## Directions for this task
In the records below, find the line holding "power | 0.481 |" and the line holding "0.000504 V |". Set down both, with every line between them, exactly.

## Given data

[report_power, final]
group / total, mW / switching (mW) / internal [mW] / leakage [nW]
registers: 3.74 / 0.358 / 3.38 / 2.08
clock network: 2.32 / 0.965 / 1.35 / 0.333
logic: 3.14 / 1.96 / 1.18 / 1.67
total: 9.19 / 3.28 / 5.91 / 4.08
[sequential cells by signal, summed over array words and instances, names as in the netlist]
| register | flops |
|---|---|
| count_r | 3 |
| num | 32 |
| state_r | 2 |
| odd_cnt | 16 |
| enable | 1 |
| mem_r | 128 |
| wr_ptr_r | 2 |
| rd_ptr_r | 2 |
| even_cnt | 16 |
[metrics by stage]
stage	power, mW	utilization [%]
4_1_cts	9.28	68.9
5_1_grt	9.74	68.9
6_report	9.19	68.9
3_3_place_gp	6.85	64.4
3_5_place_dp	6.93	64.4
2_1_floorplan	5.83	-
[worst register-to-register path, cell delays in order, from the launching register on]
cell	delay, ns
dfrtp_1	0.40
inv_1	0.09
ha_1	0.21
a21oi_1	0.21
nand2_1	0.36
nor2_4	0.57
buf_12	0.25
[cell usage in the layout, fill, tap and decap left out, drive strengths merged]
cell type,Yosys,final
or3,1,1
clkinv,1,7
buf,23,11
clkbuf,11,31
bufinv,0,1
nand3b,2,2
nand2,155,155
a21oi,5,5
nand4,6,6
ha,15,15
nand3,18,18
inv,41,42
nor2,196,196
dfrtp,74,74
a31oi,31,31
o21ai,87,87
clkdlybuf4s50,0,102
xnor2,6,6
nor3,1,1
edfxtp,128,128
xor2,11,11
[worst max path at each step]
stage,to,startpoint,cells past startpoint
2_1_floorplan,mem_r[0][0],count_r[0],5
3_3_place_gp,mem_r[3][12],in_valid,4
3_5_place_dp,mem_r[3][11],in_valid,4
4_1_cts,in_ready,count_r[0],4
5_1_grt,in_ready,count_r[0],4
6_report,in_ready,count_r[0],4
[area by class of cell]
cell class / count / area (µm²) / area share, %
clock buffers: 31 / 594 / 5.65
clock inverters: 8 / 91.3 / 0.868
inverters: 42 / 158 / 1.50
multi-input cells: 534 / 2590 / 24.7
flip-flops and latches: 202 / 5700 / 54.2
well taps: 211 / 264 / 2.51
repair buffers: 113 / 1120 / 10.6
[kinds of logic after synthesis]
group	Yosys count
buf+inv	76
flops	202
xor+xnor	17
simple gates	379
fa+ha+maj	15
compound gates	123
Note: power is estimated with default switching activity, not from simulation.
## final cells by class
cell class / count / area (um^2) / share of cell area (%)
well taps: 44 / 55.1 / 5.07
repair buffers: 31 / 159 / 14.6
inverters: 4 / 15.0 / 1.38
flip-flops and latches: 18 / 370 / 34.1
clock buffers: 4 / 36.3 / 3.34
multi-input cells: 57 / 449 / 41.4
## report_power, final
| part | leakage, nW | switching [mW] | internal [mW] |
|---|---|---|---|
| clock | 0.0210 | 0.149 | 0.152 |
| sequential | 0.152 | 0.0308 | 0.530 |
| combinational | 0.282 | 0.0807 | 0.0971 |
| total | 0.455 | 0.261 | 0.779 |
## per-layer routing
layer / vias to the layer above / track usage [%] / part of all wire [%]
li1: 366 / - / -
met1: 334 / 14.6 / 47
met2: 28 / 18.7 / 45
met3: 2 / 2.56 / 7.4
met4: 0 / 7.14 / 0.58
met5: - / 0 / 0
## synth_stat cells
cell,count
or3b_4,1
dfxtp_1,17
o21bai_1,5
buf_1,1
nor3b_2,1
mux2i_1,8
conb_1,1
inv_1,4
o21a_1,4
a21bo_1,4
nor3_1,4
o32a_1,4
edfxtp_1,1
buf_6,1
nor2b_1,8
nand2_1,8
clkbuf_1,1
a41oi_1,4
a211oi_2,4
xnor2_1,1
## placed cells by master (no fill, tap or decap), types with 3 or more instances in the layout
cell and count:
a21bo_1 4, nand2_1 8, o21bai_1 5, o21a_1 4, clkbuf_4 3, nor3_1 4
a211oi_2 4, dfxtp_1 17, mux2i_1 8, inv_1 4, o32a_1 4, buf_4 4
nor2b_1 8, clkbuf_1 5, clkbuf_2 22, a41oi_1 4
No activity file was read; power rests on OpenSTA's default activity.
## src/rtl/pipeline_control_unit.sv

```systemverilog
// Control and hazard unit for a 5-stage pipeline: ID decode, ID/EX, EX/MEM and MEM/WB
// control registers, EX forwarding selects, load-use/branch stalls and branch redirect.
module pipeline_control_unit #(
  parameter int unsigned XLEN = 32,
  parameter int unsigned RW   = 5
) (
  input  logic            clk,
  input  logic            rst,
  input  logic [XLEN-1:0] instrD,
  input  logic            eqD,
  output logic            regWrite,
  output logic            regDst,
  output logic            aluSrcB,
  output logic [2:0]      aluControl,
  output logic            memWrite,
  output logic            mem2Reg,
  output logic            pcSrc,
  output logic [1:0]      fad,
  output logic [1:0]      fbd,
  output logic            flush,
  output logic            stall
);

  localparam int unsigned AW = 3;

  localparam logic [5:0] OP_RTYPE = 6'h00;
  localparam logic [5:0] OP_LW    = 6'h23;
  localparam logic [5:0] OP_SW    = 6'h2B;
  localparam logic [5:0] OP_BEQ   = 6'h04;
  localparam logic [5:0] OP_ADDI  = 6'h08;

  localparam logic [AW-1:0] ALU_ADD = 3'b010;
  localparam logic [AW-1:0] ALU_SUB = 3'b110;
  localparam logic [AW-1:0] ALU_AND = 3'b000;
  localparam logic [AW-1:0] ALU_OR  = 3'b001;
  localparam logic [AW-1:0] ALU_SLT = 3'b111;

  typedef struct packed {
    logic          reg_write;
    logic          mem2reg;
    logic          mem_write;
    logic          alu_src_b;
    logic          reg_dst;
    logic [AW-1:0] alu_ctrl;
    logic [RW-1:0] rs;
    logic [RW-1:0] rt;
    logic [RW-1:0] rd;
  } id_ex_t;

  typedef struct packed {
    logic          reg_write;
    logic          mem2reg;
    logic          mem_write;
    logic [RW-1:0] write_reg;
  } ex_mem_t;

  typedef struct packed {
    logic          reg_write;
    logic          mem2reg;
    logic [RW-1:0] write_reg;
  } mem_wb_t;

  logic [5:0]    op_d;
  logic [5:0]    funct_d;
  logic [RW-1:0] rs_d;
  logic [RW-1:0] rt_d;
  logic          branch_d;
  logic          lw_stall;
  logic          br_stall;
  logic [RW-1:0] write_reg_e;
  logic          unused_bits;

  id_ex_t  dec_d;
  id_ex_t  id_ex_d,  id_ex_q;
  ex_mem_t ex_mem_d, ex_mem_q;
  mem_wb_t mem_wb_d, mem_wb_q;

  assign op_d        = instrD[31:26];
  assign funct_d     = instrD[5:0];
  assign rs_d        = instrD[21 +: RW];
  assign rt_d        = instrD[16 +: RW];
  assign unused_bits = ^{instrD[10:6]};

  // ID-stage decode; unknown op/funct fall through to an all-zero nop
  always_comb begin
    dec_d    = '0;
    branch_d = 1'b0;
    dec_d.rs = rs_d;
    dec_d.rt = rt_d;
    dec_d.rd = instrD[11 +: RW];
    case (op_d)
      OP_RTYPE: begin
        case (funct_d)
          6'h20: dec_d.alu_ctrl = ALU_ADD;
          6'h22: dec_d.alu_ctrl = ALU_SUB;
          6'h24: dec_d.alu_ctrl = ALU_AND;
          6'h25: dec_d.alu_ctrl = ALU_OR;
          6'h2A: dec_d.alu_ctrl = ALU_SLT;
          default: dec_d.alu_ctrl = ALU_AND;
        endcase
        if (funct_d inside {6'h20, 6'h22, 6'h24, 6'h25, 6'h2A}) begin
          dec_d.reg_write = 1'b1;
          dec_d.reg_dst   = 1'b1;
        end
      end
      OP_LW: begin
        dec_d.reg_write = 1'b1;
        dec_d.alu_src_b = 1'b1;
        dec_d.mem2reg   = 1'b1;
        dec_d.alu_ctrl  = ALU_ADD;
      end
      OP_SW: begin
        dec_d.mem_write = 1'b1;
        dec_d.alu_src_b = 1'b1;
        dec_d.alu_ctrl  = ALU_ADD;
      end
      OP_BEQ: begin
        branch_d       = 1'b1;
        dec_d.alu_ctrl = ALU_SUB;
      end
      OP_ADDI: begin
        dec_d.reg_write = 1'b1;
        dec_d.alu_src_b = 1'b1;
        dec_d.alu_ctrl  = ALU_ADD;
      end
      default: dec_d = '0;
    endcase
  end

  // Hazard detection; register 0 never matches
  always_comb begin
    write_reg_e = id_ex_q.reg_dst ? id_ex_q.rd : id_ex_q.rt;
    lw_stall    = id_ex_q.mem2reg && (id_ex_q.rt != '0) &&
                  ((id_ex_q.rt == rs_d) || (id_ex_q.rt == rt_d));
    br_stall    = branch_d &&
                  ((id_ex_q.reg_write && (write_reg_e != '0) &&
                    ((write_reg_e == rs_d) || (write_reg_e == rt_d))) ||
                   (ex_mem_q.mem2reg && (ex_mem_q.write_reg != '0) &&
                    ((ex_mem_q.write_reg == rs_d) || (ex_mem_q.write_reg == rt_d))));
  end

  assign stall = lw_stall | br_stall;
  assign pcSrc = branch_d & eqD & ~stall;
  assign flush = pcSrc;

  function automatic logic [1:0] fwd_sel(input logic [RW-1:0] src,
                                         input logic          wr_m,
                                         input logic [RW-1:0] reg_m,
                                         input logic          wr_w,
                                         input logic [RW-1:0] reg_w);
    if ((src != '0) && wr_m && (reg_m == src))      return 2'b10;
    else if ((src != '0) && wr_w && (reg_w == src)) return 2'b01;
    else                                            return 2'b00;
  endfunction

  assign fad = fwd_sel(id_ex_q.rs, ex_mem_q.reg_write, ex_mem_q.write_reg,
                       mem_wb_q.reg_write, mem_wb_q.write_reg);
  assign fbd = fwd_sel(id_ex_q.rt, ex_mem_q.reg_write, ex_mem_q.write_reg,
                       mem_wb_q.reg_write, mem_wb_q.write_reg);

  // Next-state for the pipeline control registers; a stall injects a bubble into EX
  always_comb begin
    id_ex_d            = stall ? '0 : dec_d;
    ex_mem_d.reg_write = id_ex_q.reg_write;
    ex_mem_d.mem2reg   = id_ex_q.mem2reg;
    ex_mem_d.mem_write = id_ex_q.mem_write;
    ex_mem_d.write_reg = write_reg_e;
    mem_wb_d.reg_write = ex_mem_q.reg_write;
    mem_wb_d.mem2reg   = ex_mem_q.mem2reg;
    mem_wb_d.write_reg = ex_mem_q.write_reg;
  end

  always_ff @(posedge clk) begin
    if (!rst) begin
      id_ex_q  <= '0;
      ex_mem_q <= '0;
      mem_wb_q <= '0;
    end else begin
      id_ex_q  <= id_ex_d;
      ex_mem_q <= ex_mem_d;
      mem_wb_q <= mem_wb_d;
    end
  end

  assign regDst     = id_ex_q.reg_dst;
  assign aluSrcB    = id_ex_q.alu_src_b;
  assign aluControl = id_ex_q.alu_ctrl;
  assign memWrite   = ex_mem_q.mem_write;
  assign regWrite   = mem_wb_q.reg_write;
  assign mem2Reg    = mem_wb_q.mem2reg;

endmodule

```
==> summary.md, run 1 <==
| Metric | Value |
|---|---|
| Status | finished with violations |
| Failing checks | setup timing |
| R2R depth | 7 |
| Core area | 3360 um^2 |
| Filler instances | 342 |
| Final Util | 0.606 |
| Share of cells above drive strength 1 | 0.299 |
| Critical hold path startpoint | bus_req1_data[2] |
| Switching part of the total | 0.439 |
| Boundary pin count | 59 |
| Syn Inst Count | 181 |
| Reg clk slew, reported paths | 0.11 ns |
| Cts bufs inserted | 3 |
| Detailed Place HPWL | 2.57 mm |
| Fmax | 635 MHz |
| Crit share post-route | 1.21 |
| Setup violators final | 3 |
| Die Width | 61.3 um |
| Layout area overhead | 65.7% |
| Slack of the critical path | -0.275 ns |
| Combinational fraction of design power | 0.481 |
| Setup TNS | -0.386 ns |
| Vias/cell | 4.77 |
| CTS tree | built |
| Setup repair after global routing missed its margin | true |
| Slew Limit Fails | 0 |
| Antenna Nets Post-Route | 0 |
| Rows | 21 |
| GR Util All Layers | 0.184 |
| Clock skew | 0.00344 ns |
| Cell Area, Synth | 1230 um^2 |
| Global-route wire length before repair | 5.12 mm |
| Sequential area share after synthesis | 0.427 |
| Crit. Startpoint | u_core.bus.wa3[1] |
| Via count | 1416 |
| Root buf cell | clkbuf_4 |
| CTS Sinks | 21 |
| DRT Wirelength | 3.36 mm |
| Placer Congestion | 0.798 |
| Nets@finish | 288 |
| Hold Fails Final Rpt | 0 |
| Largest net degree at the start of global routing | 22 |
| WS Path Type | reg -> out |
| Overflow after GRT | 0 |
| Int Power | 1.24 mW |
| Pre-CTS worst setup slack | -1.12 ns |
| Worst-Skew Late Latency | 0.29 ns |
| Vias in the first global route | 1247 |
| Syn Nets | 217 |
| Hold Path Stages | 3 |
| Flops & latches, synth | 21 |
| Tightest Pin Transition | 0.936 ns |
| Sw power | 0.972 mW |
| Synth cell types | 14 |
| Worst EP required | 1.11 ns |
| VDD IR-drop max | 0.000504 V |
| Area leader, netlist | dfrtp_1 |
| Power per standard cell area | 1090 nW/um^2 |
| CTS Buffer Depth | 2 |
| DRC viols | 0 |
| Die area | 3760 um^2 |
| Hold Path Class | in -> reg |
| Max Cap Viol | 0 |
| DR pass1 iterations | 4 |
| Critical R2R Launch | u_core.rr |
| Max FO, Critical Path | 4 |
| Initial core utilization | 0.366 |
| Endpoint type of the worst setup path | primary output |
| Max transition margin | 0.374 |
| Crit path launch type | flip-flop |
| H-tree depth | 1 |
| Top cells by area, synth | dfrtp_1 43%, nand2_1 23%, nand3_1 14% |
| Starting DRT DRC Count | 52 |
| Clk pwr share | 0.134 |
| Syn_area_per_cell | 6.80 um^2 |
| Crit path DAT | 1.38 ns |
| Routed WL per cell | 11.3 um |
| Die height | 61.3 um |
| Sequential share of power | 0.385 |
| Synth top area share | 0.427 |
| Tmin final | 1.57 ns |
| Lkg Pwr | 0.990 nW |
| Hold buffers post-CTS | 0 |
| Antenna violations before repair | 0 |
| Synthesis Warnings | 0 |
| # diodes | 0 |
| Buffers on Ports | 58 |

## Your solution
| Combinational fraction of design power | 0.481 |
| Setup TNS | -0.386 ns |
| Vias/cell | 4.77 |
| CTS tree | built |
| Setup repair after global routing missed its margin | true |
| Slew Limit Fails | 0 |
| Antenna Nets Post-Route | 0 |
| Rows | 21 |
| GR Util All Layers | 0.184 |
| Clock skew | 0.00344 ns |
| Cell Area, Synth | 1230 um^2 |
| Global-route wire length before repair | 5.12 mm |
| Sequential area share after synthesis | 0.427 |
| Crit. Startpoint | u_core.bus.wa3[1] |
| Via count | 1416 |
| Root buf cell | clkbuf_4 |
| CTS Sinks | 21 |
| DRT Wirelength | 3.36 mm |
| Placer Congestion | 0.798 |
| Nets@finish | 288 |
| Hold Fails Final Rpt | 0 |
| Largest net degree at the start of global routing | 22 |
| WS Path Type | reg -> out |
| Overflow after GRT | 0 |
| Int Power | 1.24 mW |
| Pre-CTS worst setup slack | -1.12 ns |
| Worst-Skew Late Latency | 0.29 ns |
| Vias in the first global route | 1247 |
| Syn Nets | 217 |
| Hold Path Stages | 3 |
| Flops & latches, synth | 21 |
| Tightest Pin Transition | 0.936 ns |
| Sw power | 0.972 mW |
| Synth cell types | 14 |
| Worst EP required | 1.11 ns |
| VDD IR-drop max | 0.000504 V |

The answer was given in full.